Molly had slept with the B-list actor, she confessed. It was after the new baby was born, and she’d had to go back to work right away, and she just wanted to feel like she was alive and like someone actually appreciated how quickly she got her body back. I made a mental note about how Molly must have seen my post-baby body, like a blow-up snowman peacefully deflating, though it didn’t bother me or Paul, I didn’t think.
She said she felt she had to be honest with David, that honesty about how unhappy she’d been and how she’d acted out would bring them closer, but it was a miscalculation. David would have preferred to stay in the dark, she said, but confronted with her cheating, he’d had some kind of come-to-Jesus moment about their marriage.
“It didn’t matter to him all those years we didn’t have sex except to procreate. It was this thing, this stupid fling, something I totally owned up to, that set him off,” she said. I looked towards the staircase, nervously.
“Don’t worry.” She sloshed her wine glass upwards in the direction of the stairs. “He’s already heard this. At the end of the day, he can pretend this is about infidelity, but we both know it’s an excuse for his loss of interest in his family, and his own issues of sexual inadequacy, and all sorts of other types of inadequacy.” he moved out, and then later she and the girls did. The tropical flowers in their window, unmaintained, withered quickly. They listed the rowhouse, and it sold quickly for ten thousand over asking, a tribute to Molly’s stylish finishings. But even with the money, she’d told me, she would have to rent. She couldn’t get a mortgage on just her income, and David wouldn’t be able to offer much support. She said she was taking the girls to LA, back where her family was, where she’d have better job prospects, where they could find a nice place by the sea. It broke my heart thinking about those three girls, that far from their father.
She set the wine glass on a side table, teetering close to the edge, above where the babies were noisily gnawing on the Munleys’ collection of wooden toys. I pushed the glass back a few inches, and she started sobbing, the same plaintive wails I’d heard weeks prior. We heard David turn the speaker up higher from the first floor. He was playing Peppa Pig songs for their girls.
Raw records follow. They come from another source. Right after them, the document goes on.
===== config.mk =====
export PLATFORM = sky130hd
export DESIGN_NAME = regalu_ctrl
export DESIGN_NICKNAME = d
export VERILOG_FILES = /design/src/rtl/regalu_pkg.sv /design/src/rtl/regalu_decode.sv /design/src/rtl/regalu_ctrl.sv
export SDC_FILE = /design/constraint.sdc
export NUM_CORES = 1
export LEC_CHECK = 0
export BUFFER_PORTS_ARGS = -buffer_cell sky130_fd_sc_hd__buf_4
export CORE_MARGIN = 2
export CORE_UTILIZATION = 49
export CTS_CLUSTER_SIZE = 25
export DETAILED_ROUTE_END_ITERATION = 10
export HOLD_SLACK_MARGIN = 0.1
export PLACE_DENSITY = 0.82
export SETUP_SLACK_MARGIN = 0.05
export SYNTH_ARGS = -nofsm -noshare
export SYNTH_HDL_FRONTEND = slang
export SYNTH_SLANG_ARGS = --single-unit

===== constraint.sdc =====
create_clock -name clk -period 2.2 [get_ports clk]
set_input_delay 0.44 -clock clk [delete_from_list [all_inputs] [get_ports clk]]
set_output_delay 0.44 -clock clk [all_outputs]
set_load 0.03 [all_outputs]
That was the moment. That was the moment in time when I should have told her what I’d heard. Maybe it would have gutted her. But maybe it could have saved her marriage, provided leverage in the fight, guilted David into staying.
Instead, not knowing what to say, I just hugged her. When I went upstairs on my way out, she stayed in the basement. David pretended to busy himself with dinner, not making eye contact as I walked out their door.
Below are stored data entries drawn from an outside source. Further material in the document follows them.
===== config.mk =====
export PLATFORM = sky130hd
export DESIGN_NAME = rca_wb_sequencer
export DESIGN_NICKNAME = d
export VERILOG_FILES = /design/src/rtl/rca_wb_sequencer.sv
export SDC_FILE = /design/constraint.sdc
export NUM_CORES = 1
export LEC_CHECK = 0
export ABC_CLOCK_PERIOD_IN_PS = 10970
export CORE_UTILIZATION = 45
export CTS_CLUSTER_SIZE = 25
export DETAILED_ROUTE_END_ITERATION = 10
export DONT_BUFFER_PORTS = 1
export SYNTH_ARGS = -nofsm -noshare
export SYNTH_HDL_FRONTEND = slang
export SYNTH_SLANG_ARGS = --single-unit

===== constraint.sdc =====
create_clock -name clk -period 10.97 [get_ports clk]
set_clock_uncertainty 0.15 [all_clocks]
set_input_delay 1.097 -clock clk [delete_from_list [all_inputs] [get_ports clk]]
set_output_delay 1.097 -clock clk [all_outputs]
set_load 0.01 [all_outputs]

===== src/rtl/rca_wb_sequencer.sv =====
// RCA writeback sequencer: buffers RCA completions and serialises their results onto the single register-file write port.
// Optional feature: define RCA_WB_BYPASS_EN for a zero-latency first write when the FIFO is empty.

package rca_wb_pkg;
    typedef logic [3:0] id_t;
endpackage

module rca_wb_sequencer #(
    parameter int unsigned XLEN            = 32,
    parameter int unsigned NUM_WRITE_PORTS = 2,
    parameter int unsigned FIFO_DEPTH      = 4,
    parameter int unsigned ID_W            = $bits(rca_wb_pkg::id_t)
) (
    input  logic                                  clk,
    input  logic                                  rst,
    input  logic                                  wb_done,
    input  logic [ID_W-1:0]                       wb_id,
    input  logic [NUM_WRITE_PORTS-1:0][XLEN-1:0]  wb_rd,
    input  logic [NUM_WRITE_PORTS-1:0][4:0]       wb_dest_addr,
    input  logic [NUM_WRITE_PORTS-1:0]            wb_dest_valid,
    output logic                                  rf_we,
    output logic [4:0]                            rf_addr,
    output logic [XLEN-1:0]                       rf_data,
    input  logic                                  rf_ack,
    output logic                                  instr_done,
    output logic [ID_W-1:0]                       instr_done_id,
    output logic                                  wb_stall,
    output logic                                  overflow
);

    localparam int unsigned NP     = NUM_WRITE_PORTS;
    localparam int unsigned PTR_W  = $clog2(FIFO_DEPTH);
    localparam int unsigned CNT_W  = PTR_W + 1;
    localparam int unsigned PORT_W = (NP > 1) ? $clog2(NP) : 1;

    typedef enum logic {
        S_IDLE,
        S_DRAIN
    } state_t;

    state_t state_q, state_d;

    // FIFO storage; pending mask of the head entry is cleared in place as writes are acked
    logic [ID_W-1:0]          id_mem   [FIFO_DEPTH];
    logic [NP-1:0][XLEN-1:0]  rd_mem   [FIFO_DEPTH];
    logic [NP-1:0][4:0]       addr_mem [FIFO_DEPTH];
    logic [NP-1:0]            pend_mem [FIFO_DEPTH];

    logic [PTR_W-1:0] wr_ptr_q, rd_ptr_q;
    logic [CNT_W-1:0] count_q, count_d;

    logic                    full, push_req, push, pop, drop, ack_head, bypass_retire;
    logic [NP-1:0]           in_pend, push_pend;
    logic [NP-1:0]           head_pend, head_bit, head_rem;
    logic [PORT_W-1:0]       head_port;
    logic [NP-1:0][XLEN-1:0] head_rd;
    logic [NP-1:0][4:0]      head_addr;

    function automatic logic [PORT_W-1:0] lowest_port(input logic [NP-1:0] m);
        lowest_port = '0;
        for (int i = int'(NP) - 1; i >= 0; i--) begin
            if (m[i]) lowest_port = PORT_W'(i);
        end
    endfunction

    // Writes to x0 are never issued, so they never enter the pending mask
    always_comb begin
        in_pend = '0;
        for (int i = 0; i < int'(NP); i++) begin
            in_pend[i] = wb_dest_valid[i] && (wb_dest_addr[i] != 5'd0);
        end
    end

    assign full      = (count_q == CNT_W'(FIFO_DEPTH));
    assign head_pend = pend_mem[rd_ptr_q];
    assign head_rd   = rd_mem[rd_ptr_q];
    assign head_addr = addr_mem[rd_ptr_q];
    assign head_port = lowest_port(head_pend);
    assign head_bit  = NP'(1) << head_port;

`ifdef RCA_WB_BYPASS_EN
    logic [PORT_W-1:0] in_port;
    logic [NP-1:0]     in_bit;

    assign in_port = lowest_port(in_pend);
    assign in_bit  = NP'(1) << in_port;
`endif

    // Next-state, write-port and retire decode
    always_comb begin
        state_d       = state_q;
        count_d       = count_q;
        rf_we         = 1'b0;
        rf_addr       = 5'd0;
        rf_data       = '0;
        instr_done    = 1'b0;
        instr_done_id = '0;
        ack_head      = 1'b0;
        pop           = 1'b0;
        push_pend     = in_pend;
        bypass_retire = 1'b0;
        head_rem      = head_pend;

        case (state_q)
            S_IDLE: begin
`ifdef RCA_WB_BYPASS_EN
                if (wb_done) begin
                    if (in_pend != '0) begin
                        rf_we   = 1'b1;
                        rf_addr = wb_dest_addr[in_port];
                        rf_data = wb_rd[in_port];
                        if (rf_ack) push_pend = in_pend & ~in_bit;
                    end
                    if (push_pend == '0) begin
                        instr_done    = 1'b1;
                        instr_done_id = wb_id;
                        bypass_retire = 1'b1;
                    end
                end
`endif
            end
            S_DRAIN: begin
                if (head_pend != '0) begin
                    rf_we    = 1'b1;
                    rf_addr  = head_addr[head_port];
                    rf_data  = head_rd[head_port];
                    ack_head = rf_ack;
                end
                head_rem = ack_head ? (head_pend & ~head_bit) : head_pend;
                // Retire in the cycle the last write is accepted (or at once for an empty mask)
                if (head_rem == '0) begin
                    instr_done    = 1'b1;
                    instr_done_id = id_mem[rd_ptr_q];
                    pop           = 1'b1;
                end
            end
            default: ;
        endcase

        push_req = wb_done && !bypass_retire;
        push     = push_req && (!full || pop);
        drop     = push_req && full && !pop;

        case ({push, pop})
            2'b10:   count_d = count_q + CNT_W'(1);
            2'b01:   count_d = count_q - CNT_W'(1);
            default: count_d = count_q;
        endcase

        state_d = (count_d != '0) ? S_DRAIN : S_IDLE;

        // An in-flight entry discarded by reset never reports completion
        if (rst) begin
            instr_done    = 1'b0;
            instr_done_id = '0;
        end
    end

    // Control state
    always_ff @(posedge clk) begin
        if (rst) begin
            state_q  <= S_IDLE;
            wr_ptr_q <= '0;
            rd_ptr_q <= '0;
            count_q  <= '0;
            wb_stall <= 1'b0;
            overflow <= 1'b0;
        end else begin
            state_q  <= state_d;
            count_q  <= count_d;
            wb_stall <= (count_d >= CNT_W'(FIFO_DEPTH - 1));
            if (push) wr_ptr_q <= wr_ptr_q + PTR_W'(1);
            if (pop)  rd_ptr_q <= rd_ptr_q + PTR_W'(1);
            if (drop) overflow <= 1'b1;
        end
    end

    // Entry storage; a push into the slot being popped (full + pop) takes priority
    always_ff @(posedge clk) begin
        if (ack_head) pend_mem[rd_ptr_q] <= head_rem;
        if (push) begin
            id_mem[wr_ptr_q]   <= wb_id;
            rd_mem[wr_ptr_q]   <= wb_rd;
            addr_mem[wr_ptr_q] <= wb_dest_addr;
            pend_mem[wr_ptr_q] <= push_pend;
        end
    end

endmodule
“How could he not stop her from doing that,” I whispered to Paul, one night, rocking sleepless Emily in my arms while he sat bleary-eyed across from me on our bed. “How could he let her be that tempestuous?”
“Maybe it’s for the best,” he said. “He cheated and got away with it, and then he blew up their family, anyway. He must have been toxic.”
I made a loud shushing sound to quiet the baby, holding her in a position like a football some Youtuber suggested might help her sleep. I told Paul I felt responsible, like my inaction was just as much a cause of the disintegration of their marriage as their own cheating hearts.
“But just because we’re happy now, and they’re not, it doesn’t mean we took it from them, right?”
“You’re tired,” he said. “You should stop thinking about it.”
I looked over at him, and then down at the baby. I wondered whether someday, I’d get a holiday card from Molly, maybe with a new man, with a return address in a wealthy neighborhood.
“Right,” I said.
I knew then I’d hope for the card every year. Emily slept, finally, and nothing but silence passed through our walls.